The event was covered in the JC at the time but this week, amid a growing row over antisemitism within Labour, now-party leader Mr Corbyn was confronted by the Times on Tuesday.

Mr Corbyn told told the paper: “Views were expressed at the meeting which I do not accept or condone.

“In the past, in pursuit of justice for the Palestinian people and peace in Israel/Palestine, I have on occasion appeared on platforms with people whose views I completely reject. I apologise for the concerns and anxiety that this has caused.”

As reported by the JC at the time, organisers of the meeting, which was part of a tour called “Never Again – For Anyone”, said they had invited communities “to remind us of their resistance to the mass taking of life, in this way honouring all resistance and undermining the racist Zionist view of Jewish exceptionalism.”

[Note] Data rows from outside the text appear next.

What follows belongs to an exercise in optimizing a design on an open flow for small area, a short achievable clock period and few clock cycles; a production flow would make more cautious choices.
Only simulation tests tie the RTL to the original design; equivalence was not proved.
Power figures rest on the tool's default switching activity, not on a simulated workload.

== v6 ==
// dither_core
module dither_core (
    input  wire        clk,
    input  wire        rst,             
    input  wire        start,
    input  wire [1:0]  cfg_mode,        
    input  wire        cfg_invert,
    input  wire        cfg_frame,
    input  wire        cfg_pack,        
    input  wire [7:0]  cfg_threshold,
    input  wire [15:0] cfg_width,
    input  wire [15:0] cfg_height,
    output reg         busy,
    output reg         done,
    output reg         error,
    input  wire        in_valid,
    output reg         in_ready,
    input  wire [15:0] in_data,
    output reg         out_valid,
    input  wire        out_ready,
    output reg  [7:0]  out_data,
    output reg         out_last
);
Size: roughly 3500 cells after synthesis, ~2000 flip-flops, about 0.052 mm^2 of cells after synthesis.
export LEC_CHECK = 0
export CAP_MARGIN = 20
export CORE_MARGIN = 2
export CORE_UTILIZATION = 60
export PLACE_DENSITY = 0.75
export SLEW_MARGIN = 20
create_clock -name core_clock -period 24.0 [get_ports {clk}]
standard.sh (not shown) runs the stock make flow with config.mk's settings and CLKGATE_MAP_FILE= SYNTH_SCRIPT=/design/flow/synth_recipe.tcl, a recipe that flattens the netlist after the stock synthesis.
==> flow/flow/run.sh <==
#!/bin/bash
# Own layout flow: the standard synthesis and ORFS steps, with the timing
# repair asked to keep a setup margin (the clock and constraints are the standard flow's).
set -euo pipefail
bash standard.sh synth > synth.log 2>&1
bash standard.sh SETUP_SLACK_MARGIN=18 "BUFFER_PORTS_ARGS=-buffer_cell sky130_fd_sc_hd__buf_2" \
  "CTS_ARGS=-sink_clustering_enable -repair_clock_nets -sink_clustering_size 20 -sink_clustering_max_diameter 60 -dont_use_dummy_load -sink_clustering_buffer sky130_fd_sc_hd__clkbuf_8" \
  finish > layout.log 2>&1
Testbench counts of v6, summed over its fixed seeds: cycles 111,708.
Edits applied to the flow inputs when going from v6 to v7:
diff --git a/flow/design.v b/flow/design.v
--- a/flow/design.v
+++ b/flow/design.v
@@ -151,21 +151,17 @@
     wire               rl_ = zl[13] && rl4 != 4'd0;
     wire               rm_ = zm[13] && rm4 != 4'd0;
     wire               rr_ = zr[13] && rr4 != 4'd0;
     wire               x1_0 = proc ? lastcol : first;     
     wire               m_l  = !row0_1 && !x1_0;
     wire               m_m  = !row0_1;
     wire               m_r  = !row0_1 && !lastcol1;
     wire               m_d  = !row0_1 && !row1_1;
-    wire        [2:0]  l5m  = !zm[13] ?
-                            ((rm4 >= 4'd13) ? 3'd4 : (rm4 >= 4'd10) ? 3'd3 : (rm4 >= 4'd7) ? 3'd2 :
-                             (rm4 >= 4'd4)  ? 3'd1 : 3'd0) :
-                            ((rm4 >= 4'd13) ? 3'd5 : (rm4 >= 4'd10) ? 3'd4 : (rm4 >= 4'd7) ? 3'd3 :
-                             (rm4 >= 4'd4)  ? 3'd2 : (rm4 >= 4'd1) ? 3'd1 : 3'd0);
+    wire        [2:0]  l5m  = {1'b0, l5(rm4)} + {2'd0, rm_};
     wire        [1:0]  l3r  = m_r ? l3(rr4) : 2'd0;
     wire signed [16:0] u1 = m_l ? zl : 17'sd0;
     wire signed [16:0] u3 = m_m ? zm : 17'sd0;
     wire signed [16:0] u5 = m_r ? zr : 17'sd0;
     wire signed [16:0] u2 = fs ? $signed({u3[14:0], l3r}) : (m_d ? $signed(e2[27:14]) : 17'sd0);
     wire signed [16:0] u4 = fs ? $signed({u5[15:0], m_l && rl_}) : 17'sd0;
     wire        [2:0]  u6 = (fs && m_m) ? l5m : 3'd0;
     wire               u7 = fs && m_r && rr_;
@@ -191,30 +187,28 @@
     wire [18:0] op2 = first ? 19'd0 : fs ? {za19[15:0], lr} : ea19;
     wire [18:0] op3 = (first || (!fs && second)) ? 19'd0 : fs ? ~za19 : eb19;
     wire        b1  = !first && (fs || c8a);
     wire        b2  = !first && !fs && !second && c8b;
     wire [18:0] s1  = op0 ^ op1 ^ op3;
     wire [18:0] k1  = {(op0[17:0] & op1[17:0]) | (op0[17:0] & op3[17:0]) | (op1[17:0] & op3[17:0]), b1};
     wire [18:0] s2  = s1 ^ k1 ^ op2;
     wire [18:0] k2  = {(s1[17:0] & k1[17:0]) | (s1[17:0] & op2[17:0]) | (k1[17:0] & op2[17:0]), b2};
-    wire [8:0]  vlo = s2[7:0] + k2[7:0];
-    wire        c8  = vlo[8];
-    wire [10:0] v_hi = s2[18:8] + k2[18:8] + {10'd0, c8};
+    wire signed [18:0] v  = s2 + k2;
     wire [10:0] nthr = -{3'b000, thr};
-    wire [10:0] sT  = s2[18:8] ^ k2[18:8] ^ nthr;
-    wire [10:0] kT  = {(s2[17:8] & k2[17:8]) | (s2[17:8] & nthr[9:0]) | (k2[17:8] & nthr[9:0]), 1'b0};
-    wire [10:0] vt_hi = sT + kT + {10'd0, c8};
-    wire        d_white = !vt_hi[10];
-    wire [10:0] kwc = 11'h701;                  
-    wire [10:0] sW  = s2[18:8] ^ k2[18:8] ^ kwc;
-    wire [10:0] kW  = {(s2[17:8] & k2[17:8]) | (s2[17:8] & kwc[9:0]) | (k2[17:8] & kwc[9:0]), 1'b0};
-    wire [10:0] vw_hi = sW + kW + {10'd0, c8};
-    wire signed [18:0] v = {v_hi, vlo[7:0]};
-    wire signed [16:0] e_new = {d_white ? vw_hi[8:0] : v_hi[8:0], vlo[7:0]};
+    wire [18:0] nt  = {nthr, 8'd0};
+    wire [18:0] s3  = s2 ^ k2 ^ nt;
+    wire [18:0] k3  = {(s2[17:0] & k2[17:0]) | (s2[17:0] & nt[17:0]) | (k2[17:0] & nt[17:0]), 1'b0};
+    wire signed [18:0] vt = s3 + k3;
+    wire        d_white = !vt[18];
+    wire [18:0] kw  = 19'h70100;
+    wire [18:0] s4  = s2 ^ k2 ^ kw;
+    wire [18:0] k4  = {(s2[17:0] & k2[17:0]) | (s2[17:0] & kw[17:0]) | (k2[17:0] & kw[17:0]), 1'b0};
+    wire [18:0] vw  = s4 + k4;
+    wire signed [16:0] e_new = d_white ? vw[16:0] : v[16:0];
     wire [7:0]  fh    = fval[15:8];
     wire [5:0]  bm    = {x[0] ^ ym[0], ym[0], x[1] ^ ym[1], ym[1], x[2] ^ ym[2], ym[2]};
     wire        o_black = ({2'b00, fh} + 10'd126) < ({2'b00, bm, 2'b00} + {2'b00, thr});
     wire        n_black = (fh < thr);
     wire        p_black = real_px && (dq != 16'd0);
     wire        black   = pack ? p_black : (fs || atk) ? !d_white : ord ? o_black : n_black;
     wire        pix_bit = pack ? black : (black ^ invert);
     reg [7:0] hdr_byte;
Findings:
- Status | v7 and v6 | clean
- v7 vs v6, instance count: v7 higher
- Diff v7 and v6: sequential portion of the cell area higher in v6
- Compared with v6, v7 shows a higher number of clock buffers in the layout.
- [compare] base=v6 new=v7: average vias per placed instance essentially unchanged, overall power after layout shows a reduction of 0.43 mW, power density over cell area lost 8.8 mW/mm^2.
Testbench counts of v7, summed over its fixed seeds: cycles 111,708.

re-timing with driven ports:
How much do the figures lean on ideal ports? The routed layouts below were timed once more, with nothing changed but the port constraints. Step 1 sets driving cells, clkbuf_16 on the clock port and buf_2 on the other inputs (assumed; they add their load-dependent delay and slew). Step 2 moves the port delays by t, midway between the first and last clock arrival at a register: inputs arrive t later, outputs are due t later. That takes back most of the time a late clock gives input paths. Three values: ideal ports, drivers, drivers and shift; two values: the first two.
run | t (ns) | slack for setup (ns) | hold WS [ns] | slew at the worst register clock pin (ns) | worst slew at a driven data input, ns
v6 | 0.682 | 17.998 / 17.937 / 17.533 | 0.289 / 0.289 / 0.289 | 0.12 / 0.12 | 0.04
v7 | 0.690 | 18.005 / 17.943 / 17.640 | 0.237 / 0.237 / 0.237 | 0.12 / 0.12 | 0.05
After both steps every run listed still meets setup and hold. For v6, which loses most, drivers alone change the setup slack by -0.061 ns; drivers and shift together by -0.465 ns.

The event was chaired by Mr Corbyn. Speakers included Dr Hajo Meyer, an Auschwitz survivor who became a vocal anti-Zionist activist and who spoke against the “Nazi genocide of Jews to justify the ethnic cleansing of Palestine by the state of Israel.”

At the time, representatives of the Jewish community in the UK said the event was “despicable” and had “crossed a dangerous line.”

Further details unearthed by the Times revealed that a Palestinian activist, Haidar Eid, who spoke at the meeting via a satellite link-up, reportedly said: “The world was absolutely wrong to think that Nazism was defeated in 1945. Nazism has won because it has finally managed to Nazify the consciousness of its own victims.”

On Twitter, Colin Myer said he attended the event as an observer, and described how “there was another angle to proceedings, which was that the Jews have conspired to build a monopoly on suffering from genocide (at the expense of Rwandans, Armenians, etc) in order to deflect criticism of Israel.”

 

Karen Pollock, the chief executive of the Holocaust Educational Trust, said: “On Holocaust Memorial Day, when people from all backgrounds, parties & faiths came together to remember the unique evil of the Holocaust, Mr Corbyn chose to chair an event undermining its very purpose - deliberately distorting of the truth of history’s greatest crime.”

Comparing the actions of Israel to the Nazis is one of the examples of behaviour that could be antisemitic, according to the International Holocaust Remembrance Alliance definition of Jew-hate, which Labour has rejected. 

The definition the partyvoted to adopt last month did not include this as an example.